→ Directions for this task:
Among the lines below, keep only those from the one containing "What follows belongs" through the one containing "wire [14:0] mid;", and reproduce them exactly.
● ● ● ● ● ● ●
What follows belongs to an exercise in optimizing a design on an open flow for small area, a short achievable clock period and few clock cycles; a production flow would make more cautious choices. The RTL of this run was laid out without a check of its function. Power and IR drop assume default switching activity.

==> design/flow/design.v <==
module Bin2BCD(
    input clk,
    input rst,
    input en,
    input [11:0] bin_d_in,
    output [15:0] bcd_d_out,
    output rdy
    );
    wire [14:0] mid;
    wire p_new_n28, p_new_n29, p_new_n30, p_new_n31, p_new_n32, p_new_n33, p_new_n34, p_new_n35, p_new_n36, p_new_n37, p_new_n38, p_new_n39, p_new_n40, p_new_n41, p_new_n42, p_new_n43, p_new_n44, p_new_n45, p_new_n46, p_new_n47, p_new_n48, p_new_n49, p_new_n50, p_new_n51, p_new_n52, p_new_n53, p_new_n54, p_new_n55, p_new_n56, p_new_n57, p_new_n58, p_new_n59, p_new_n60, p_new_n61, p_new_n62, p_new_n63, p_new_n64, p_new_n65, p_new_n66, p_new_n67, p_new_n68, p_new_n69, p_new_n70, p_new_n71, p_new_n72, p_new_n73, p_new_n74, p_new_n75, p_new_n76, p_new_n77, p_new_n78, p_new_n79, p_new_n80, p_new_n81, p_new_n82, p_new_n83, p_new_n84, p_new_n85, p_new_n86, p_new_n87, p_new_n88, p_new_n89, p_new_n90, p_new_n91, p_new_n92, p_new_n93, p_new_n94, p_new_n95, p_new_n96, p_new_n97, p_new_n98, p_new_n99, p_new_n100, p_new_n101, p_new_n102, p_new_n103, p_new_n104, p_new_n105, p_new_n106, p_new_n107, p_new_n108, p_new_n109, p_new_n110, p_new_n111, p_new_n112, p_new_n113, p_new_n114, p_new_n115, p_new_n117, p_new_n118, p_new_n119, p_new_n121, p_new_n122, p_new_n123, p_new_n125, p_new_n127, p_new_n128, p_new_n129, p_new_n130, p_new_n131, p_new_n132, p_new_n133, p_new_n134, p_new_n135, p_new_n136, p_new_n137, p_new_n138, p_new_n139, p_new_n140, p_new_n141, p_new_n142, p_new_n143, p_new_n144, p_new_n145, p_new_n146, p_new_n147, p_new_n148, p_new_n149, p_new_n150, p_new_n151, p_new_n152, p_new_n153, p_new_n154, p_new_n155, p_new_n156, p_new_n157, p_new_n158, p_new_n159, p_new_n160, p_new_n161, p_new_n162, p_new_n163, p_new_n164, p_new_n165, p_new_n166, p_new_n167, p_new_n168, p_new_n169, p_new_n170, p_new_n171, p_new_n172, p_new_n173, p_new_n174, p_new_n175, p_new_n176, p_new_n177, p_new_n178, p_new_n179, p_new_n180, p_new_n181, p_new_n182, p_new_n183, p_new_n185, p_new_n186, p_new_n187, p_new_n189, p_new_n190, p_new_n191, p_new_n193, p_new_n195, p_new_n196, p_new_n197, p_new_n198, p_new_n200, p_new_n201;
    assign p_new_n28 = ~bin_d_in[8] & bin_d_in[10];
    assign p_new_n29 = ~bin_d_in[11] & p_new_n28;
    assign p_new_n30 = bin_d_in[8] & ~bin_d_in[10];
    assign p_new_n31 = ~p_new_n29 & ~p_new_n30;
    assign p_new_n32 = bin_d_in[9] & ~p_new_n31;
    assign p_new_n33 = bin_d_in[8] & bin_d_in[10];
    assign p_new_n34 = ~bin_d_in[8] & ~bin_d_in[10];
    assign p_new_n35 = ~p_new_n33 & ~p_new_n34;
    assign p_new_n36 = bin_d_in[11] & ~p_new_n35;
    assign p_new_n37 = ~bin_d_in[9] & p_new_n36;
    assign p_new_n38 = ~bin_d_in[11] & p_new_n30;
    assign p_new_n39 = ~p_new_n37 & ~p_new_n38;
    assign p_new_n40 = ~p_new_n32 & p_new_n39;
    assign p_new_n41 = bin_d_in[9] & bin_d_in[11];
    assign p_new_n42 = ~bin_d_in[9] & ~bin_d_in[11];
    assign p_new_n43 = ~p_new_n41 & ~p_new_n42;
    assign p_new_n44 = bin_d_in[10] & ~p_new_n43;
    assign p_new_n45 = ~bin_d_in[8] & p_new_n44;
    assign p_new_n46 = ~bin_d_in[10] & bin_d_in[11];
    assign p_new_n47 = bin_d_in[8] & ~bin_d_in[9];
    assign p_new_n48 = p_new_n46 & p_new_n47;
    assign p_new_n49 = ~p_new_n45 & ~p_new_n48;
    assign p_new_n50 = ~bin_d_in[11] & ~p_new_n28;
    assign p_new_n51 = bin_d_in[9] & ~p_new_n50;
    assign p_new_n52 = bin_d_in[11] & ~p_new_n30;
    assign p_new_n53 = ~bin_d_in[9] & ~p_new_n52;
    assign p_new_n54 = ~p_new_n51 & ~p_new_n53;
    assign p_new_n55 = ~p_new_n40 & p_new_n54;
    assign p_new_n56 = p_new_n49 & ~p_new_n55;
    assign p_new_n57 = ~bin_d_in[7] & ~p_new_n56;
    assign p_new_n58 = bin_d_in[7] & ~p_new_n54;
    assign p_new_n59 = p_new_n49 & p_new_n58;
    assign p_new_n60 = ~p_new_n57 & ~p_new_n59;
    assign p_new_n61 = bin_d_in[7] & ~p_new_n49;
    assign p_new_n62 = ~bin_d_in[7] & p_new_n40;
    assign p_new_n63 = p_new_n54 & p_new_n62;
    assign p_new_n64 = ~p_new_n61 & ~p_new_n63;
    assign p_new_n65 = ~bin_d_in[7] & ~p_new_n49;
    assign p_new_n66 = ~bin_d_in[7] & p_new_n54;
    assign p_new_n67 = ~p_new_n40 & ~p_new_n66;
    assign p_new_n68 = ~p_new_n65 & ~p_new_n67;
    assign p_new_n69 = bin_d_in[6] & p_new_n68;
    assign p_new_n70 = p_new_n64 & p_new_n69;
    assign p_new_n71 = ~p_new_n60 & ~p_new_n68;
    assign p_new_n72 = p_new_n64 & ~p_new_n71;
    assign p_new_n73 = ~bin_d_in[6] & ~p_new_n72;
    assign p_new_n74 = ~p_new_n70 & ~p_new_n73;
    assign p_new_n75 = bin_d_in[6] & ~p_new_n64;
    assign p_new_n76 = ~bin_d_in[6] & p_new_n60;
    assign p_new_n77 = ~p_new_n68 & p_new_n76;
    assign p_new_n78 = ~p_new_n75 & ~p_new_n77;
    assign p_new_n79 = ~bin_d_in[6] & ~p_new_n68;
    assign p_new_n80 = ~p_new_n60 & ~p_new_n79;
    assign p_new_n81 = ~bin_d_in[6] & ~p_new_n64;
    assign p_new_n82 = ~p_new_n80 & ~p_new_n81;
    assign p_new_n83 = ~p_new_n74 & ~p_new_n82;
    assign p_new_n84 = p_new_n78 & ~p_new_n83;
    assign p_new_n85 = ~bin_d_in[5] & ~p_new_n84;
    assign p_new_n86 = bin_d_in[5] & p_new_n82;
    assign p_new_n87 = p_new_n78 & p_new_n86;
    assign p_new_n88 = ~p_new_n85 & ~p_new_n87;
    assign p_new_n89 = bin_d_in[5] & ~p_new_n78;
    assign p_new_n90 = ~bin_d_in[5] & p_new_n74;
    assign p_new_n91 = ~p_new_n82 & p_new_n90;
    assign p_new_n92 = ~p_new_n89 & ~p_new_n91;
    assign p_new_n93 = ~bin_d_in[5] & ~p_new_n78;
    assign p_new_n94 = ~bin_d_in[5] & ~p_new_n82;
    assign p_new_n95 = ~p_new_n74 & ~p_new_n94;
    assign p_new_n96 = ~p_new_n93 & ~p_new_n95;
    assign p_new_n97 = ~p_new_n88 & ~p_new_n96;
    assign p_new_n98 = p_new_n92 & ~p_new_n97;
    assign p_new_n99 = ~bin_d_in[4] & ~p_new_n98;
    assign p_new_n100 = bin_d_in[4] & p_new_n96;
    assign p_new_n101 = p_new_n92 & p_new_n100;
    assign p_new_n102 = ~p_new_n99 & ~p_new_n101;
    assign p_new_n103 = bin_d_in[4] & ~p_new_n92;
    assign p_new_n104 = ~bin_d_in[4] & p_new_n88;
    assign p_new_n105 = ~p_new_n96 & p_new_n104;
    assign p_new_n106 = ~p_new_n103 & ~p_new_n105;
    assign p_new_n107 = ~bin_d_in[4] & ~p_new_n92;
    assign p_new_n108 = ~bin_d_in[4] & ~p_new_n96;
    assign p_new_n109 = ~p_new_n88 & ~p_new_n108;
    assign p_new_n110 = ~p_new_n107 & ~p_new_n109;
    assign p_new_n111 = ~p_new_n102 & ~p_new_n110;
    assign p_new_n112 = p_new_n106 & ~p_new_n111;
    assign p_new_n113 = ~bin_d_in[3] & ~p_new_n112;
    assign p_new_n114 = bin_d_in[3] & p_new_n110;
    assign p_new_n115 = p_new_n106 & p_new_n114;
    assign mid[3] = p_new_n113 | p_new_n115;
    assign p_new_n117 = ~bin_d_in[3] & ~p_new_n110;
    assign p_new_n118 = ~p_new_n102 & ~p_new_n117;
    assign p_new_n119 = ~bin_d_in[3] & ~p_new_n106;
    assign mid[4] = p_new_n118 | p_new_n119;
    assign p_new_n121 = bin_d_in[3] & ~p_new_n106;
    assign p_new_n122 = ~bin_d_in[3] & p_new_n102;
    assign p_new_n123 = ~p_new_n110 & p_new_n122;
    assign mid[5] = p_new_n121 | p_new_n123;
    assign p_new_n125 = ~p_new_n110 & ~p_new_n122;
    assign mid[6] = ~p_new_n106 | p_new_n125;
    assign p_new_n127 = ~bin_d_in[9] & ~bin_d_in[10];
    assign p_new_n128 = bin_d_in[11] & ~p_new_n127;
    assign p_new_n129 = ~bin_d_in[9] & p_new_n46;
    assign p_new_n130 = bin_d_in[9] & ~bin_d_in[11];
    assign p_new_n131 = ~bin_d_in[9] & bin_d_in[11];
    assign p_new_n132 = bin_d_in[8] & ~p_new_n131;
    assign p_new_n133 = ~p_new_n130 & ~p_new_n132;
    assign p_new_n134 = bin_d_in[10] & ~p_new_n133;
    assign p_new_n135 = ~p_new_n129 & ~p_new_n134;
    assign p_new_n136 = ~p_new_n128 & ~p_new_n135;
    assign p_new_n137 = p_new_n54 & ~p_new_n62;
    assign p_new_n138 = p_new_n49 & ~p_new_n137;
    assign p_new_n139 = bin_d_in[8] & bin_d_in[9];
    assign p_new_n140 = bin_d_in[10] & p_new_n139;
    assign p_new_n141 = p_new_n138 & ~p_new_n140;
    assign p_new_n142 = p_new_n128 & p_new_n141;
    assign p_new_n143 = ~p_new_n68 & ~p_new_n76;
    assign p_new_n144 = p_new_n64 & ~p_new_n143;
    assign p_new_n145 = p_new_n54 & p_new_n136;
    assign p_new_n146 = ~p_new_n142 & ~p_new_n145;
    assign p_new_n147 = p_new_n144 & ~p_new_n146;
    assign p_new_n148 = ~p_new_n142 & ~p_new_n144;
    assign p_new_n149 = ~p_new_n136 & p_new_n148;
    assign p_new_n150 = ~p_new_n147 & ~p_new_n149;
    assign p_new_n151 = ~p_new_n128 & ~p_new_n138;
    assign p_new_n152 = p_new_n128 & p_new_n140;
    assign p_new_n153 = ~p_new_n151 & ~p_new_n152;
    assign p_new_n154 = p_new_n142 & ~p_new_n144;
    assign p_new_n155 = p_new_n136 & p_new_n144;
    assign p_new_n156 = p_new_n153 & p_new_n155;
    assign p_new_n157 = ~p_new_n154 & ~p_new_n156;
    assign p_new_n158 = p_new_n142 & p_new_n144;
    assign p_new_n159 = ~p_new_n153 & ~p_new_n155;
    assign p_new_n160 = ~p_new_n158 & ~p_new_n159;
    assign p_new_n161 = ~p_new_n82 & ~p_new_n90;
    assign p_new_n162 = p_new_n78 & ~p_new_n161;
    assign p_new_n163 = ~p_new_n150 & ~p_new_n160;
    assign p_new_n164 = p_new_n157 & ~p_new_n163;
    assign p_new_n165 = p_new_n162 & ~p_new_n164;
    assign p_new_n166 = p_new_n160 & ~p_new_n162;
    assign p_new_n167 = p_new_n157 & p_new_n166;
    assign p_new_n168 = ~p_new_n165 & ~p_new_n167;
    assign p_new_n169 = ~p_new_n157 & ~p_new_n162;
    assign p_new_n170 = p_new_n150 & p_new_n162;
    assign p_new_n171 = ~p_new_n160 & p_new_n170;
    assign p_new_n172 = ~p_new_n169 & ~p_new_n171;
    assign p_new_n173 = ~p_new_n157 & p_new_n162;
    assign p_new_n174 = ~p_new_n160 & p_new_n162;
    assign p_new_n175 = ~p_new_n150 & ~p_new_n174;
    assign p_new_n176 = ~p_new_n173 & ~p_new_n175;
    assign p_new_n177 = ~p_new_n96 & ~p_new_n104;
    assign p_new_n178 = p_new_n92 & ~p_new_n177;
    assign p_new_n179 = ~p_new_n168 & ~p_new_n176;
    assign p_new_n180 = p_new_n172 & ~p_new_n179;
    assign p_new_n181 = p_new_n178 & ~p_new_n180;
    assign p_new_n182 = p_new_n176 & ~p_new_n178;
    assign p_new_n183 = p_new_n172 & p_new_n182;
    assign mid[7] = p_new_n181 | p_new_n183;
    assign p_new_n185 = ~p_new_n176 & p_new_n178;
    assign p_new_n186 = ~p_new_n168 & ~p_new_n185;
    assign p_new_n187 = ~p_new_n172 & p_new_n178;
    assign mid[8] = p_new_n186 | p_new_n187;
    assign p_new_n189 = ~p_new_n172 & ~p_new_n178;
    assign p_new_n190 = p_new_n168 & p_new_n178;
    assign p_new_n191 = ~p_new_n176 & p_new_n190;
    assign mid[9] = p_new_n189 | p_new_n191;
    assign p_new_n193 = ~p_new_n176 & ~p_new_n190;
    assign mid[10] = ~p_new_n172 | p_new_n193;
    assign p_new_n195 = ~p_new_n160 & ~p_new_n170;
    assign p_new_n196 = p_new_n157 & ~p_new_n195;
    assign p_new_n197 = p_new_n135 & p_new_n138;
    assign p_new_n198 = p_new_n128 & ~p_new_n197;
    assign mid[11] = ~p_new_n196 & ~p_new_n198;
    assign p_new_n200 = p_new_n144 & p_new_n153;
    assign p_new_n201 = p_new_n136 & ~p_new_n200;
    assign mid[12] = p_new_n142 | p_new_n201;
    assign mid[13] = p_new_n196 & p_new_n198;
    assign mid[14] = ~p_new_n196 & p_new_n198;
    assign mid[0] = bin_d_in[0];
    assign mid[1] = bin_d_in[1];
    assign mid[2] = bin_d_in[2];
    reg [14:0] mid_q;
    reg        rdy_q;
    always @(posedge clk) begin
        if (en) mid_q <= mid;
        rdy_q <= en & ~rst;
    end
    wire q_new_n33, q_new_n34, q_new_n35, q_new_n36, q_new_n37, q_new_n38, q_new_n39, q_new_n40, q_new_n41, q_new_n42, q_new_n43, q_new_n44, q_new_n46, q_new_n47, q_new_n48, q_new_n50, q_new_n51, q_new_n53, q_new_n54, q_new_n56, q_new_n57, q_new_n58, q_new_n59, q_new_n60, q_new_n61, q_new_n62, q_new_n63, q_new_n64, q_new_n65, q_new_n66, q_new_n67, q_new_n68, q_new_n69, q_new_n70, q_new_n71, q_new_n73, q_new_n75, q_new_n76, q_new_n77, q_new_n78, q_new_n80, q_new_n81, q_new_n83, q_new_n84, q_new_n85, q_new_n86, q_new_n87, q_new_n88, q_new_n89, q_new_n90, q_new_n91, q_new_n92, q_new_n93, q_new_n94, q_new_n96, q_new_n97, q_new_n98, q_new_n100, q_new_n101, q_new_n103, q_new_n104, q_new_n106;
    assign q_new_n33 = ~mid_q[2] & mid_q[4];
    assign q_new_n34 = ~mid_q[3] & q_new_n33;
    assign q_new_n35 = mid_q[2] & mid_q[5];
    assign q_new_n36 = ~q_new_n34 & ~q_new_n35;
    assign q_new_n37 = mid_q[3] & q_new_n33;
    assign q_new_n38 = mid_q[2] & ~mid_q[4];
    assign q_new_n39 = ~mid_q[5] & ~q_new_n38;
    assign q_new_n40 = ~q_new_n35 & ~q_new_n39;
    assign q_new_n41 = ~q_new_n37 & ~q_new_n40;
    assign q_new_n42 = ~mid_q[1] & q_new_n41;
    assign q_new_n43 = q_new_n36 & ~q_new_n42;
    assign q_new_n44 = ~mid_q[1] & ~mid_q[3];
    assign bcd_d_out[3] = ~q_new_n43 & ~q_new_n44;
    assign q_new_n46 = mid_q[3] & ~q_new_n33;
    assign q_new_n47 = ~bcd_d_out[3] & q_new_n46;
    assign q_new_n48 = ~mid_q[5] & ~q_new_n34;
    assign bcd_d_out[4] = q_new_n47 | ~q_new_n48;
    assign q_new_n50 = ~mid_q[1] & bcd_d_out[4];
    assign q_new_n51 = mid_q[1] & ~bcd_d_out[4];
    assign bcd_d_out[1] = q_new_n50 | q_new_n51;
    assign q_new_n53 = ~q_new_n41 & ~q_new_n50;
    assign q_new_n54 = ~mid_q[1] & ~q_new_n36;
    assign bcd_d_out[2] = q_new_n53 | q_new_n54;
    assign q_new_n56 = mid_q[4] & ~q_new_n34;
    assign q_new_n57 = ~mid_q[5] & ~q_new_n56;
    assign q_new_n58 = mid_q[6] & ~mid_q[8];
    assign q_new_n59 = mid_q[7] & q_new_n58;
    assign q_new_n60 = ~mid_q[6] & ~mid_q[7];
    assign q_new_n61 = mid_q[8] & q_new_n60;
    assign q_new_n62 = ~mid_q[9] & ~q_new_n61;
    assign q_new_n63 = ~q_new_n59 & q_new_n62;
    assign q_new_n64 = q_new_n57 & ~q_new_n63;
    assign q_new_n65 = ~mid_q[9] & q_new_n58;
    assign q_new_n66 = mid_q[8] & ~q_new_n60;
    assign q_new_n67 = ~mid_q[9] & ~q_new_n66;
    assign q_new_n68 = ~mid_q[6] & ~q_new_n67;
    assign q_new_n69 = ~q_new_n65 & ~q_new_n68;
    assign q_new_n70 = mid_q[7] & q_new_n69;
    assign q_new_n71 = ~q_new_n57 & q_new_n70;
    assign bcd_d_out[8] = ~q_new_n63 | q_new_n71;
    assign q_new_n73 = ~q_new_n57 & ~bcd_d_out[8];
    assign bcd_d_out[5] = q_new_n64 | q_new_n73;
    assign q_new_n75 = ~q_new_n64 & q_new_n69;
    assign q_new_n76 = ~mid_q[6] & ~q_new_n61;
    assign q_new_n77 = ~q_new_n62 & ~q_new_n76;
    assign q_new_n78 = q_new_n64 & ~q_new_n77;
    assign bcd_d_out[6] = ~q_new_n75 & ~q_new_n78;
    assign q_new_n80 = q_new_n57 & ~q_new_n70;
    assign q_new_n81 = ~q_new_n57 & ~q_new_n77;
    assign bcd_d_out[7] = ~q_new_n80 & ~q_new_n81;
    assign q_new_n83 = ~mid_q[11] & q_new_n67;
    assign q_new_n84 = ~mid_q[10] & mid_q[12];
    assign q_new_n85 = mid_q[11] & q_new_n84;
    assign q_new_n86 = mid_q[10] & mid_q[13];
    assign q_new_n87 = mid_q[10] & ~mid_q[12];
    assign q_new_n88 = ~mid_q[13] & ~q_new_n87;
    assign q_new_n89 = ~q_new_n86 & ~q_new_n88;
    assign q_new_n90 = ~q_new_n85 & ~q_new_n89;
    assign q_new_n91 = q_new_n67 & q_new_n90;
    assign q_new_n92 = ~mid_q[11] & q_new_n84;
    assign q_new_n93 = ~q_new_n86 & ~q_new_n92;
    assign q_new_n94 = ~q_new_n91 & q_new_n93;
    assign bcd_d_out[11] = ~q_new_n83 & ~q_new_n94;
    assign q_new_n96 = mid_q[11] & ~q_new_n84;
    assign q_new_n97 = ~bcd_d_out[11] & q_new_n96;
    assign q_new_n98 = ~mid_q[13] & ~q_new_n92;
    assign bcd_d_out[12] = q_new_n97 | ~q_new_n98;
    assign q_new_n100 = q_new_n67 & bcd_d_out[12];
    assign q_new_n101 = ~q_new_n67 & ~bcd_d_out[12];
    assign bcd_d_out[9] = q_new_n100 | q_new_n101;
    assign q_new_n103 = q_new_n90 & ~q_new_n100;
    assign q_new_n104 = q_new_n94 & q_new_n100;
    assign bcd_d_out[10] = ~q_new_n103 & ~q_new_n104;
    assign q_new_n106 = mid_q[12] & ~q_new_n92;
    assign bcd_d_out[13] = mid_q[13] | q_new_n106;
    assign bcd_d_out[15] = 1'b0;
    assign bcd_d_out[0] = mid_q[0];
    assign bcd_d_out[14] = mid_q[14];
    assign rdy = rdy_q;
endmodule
● ● ● ● ● ● ●
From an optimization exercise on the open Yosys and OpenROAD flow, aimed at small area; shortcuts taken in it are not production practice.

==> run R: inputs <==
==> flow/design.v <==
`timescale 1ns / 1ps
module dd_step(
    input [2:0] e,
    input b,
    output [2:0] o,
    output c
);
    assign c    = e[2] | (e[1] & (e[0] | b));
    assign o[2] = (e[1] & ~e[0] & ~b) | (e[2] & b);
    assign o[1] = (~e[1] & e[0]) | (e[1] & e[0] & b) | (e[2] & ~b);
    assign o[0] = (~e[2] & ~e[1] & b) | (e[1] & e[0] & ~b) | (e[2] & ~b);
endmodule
● ● ● ● ● ● ●
→ Written solution:
What follows belongs to an exercise in optimizing a design on an open flow for small area, a short achievable clock period and few clock cycles; a production flow would make more cautious choices. The RTL of this run was laid out without a check of its function. Power and IR drop assume default switching activity.

==> design/flow/design.v <==
module Bin2BCD(
    input clk,
    input rst,
    input en,
    input [11:0] bin_d_in,
    output [15:0] bcd_d_out,
    output rdy
    );
    wire [14:0] mid;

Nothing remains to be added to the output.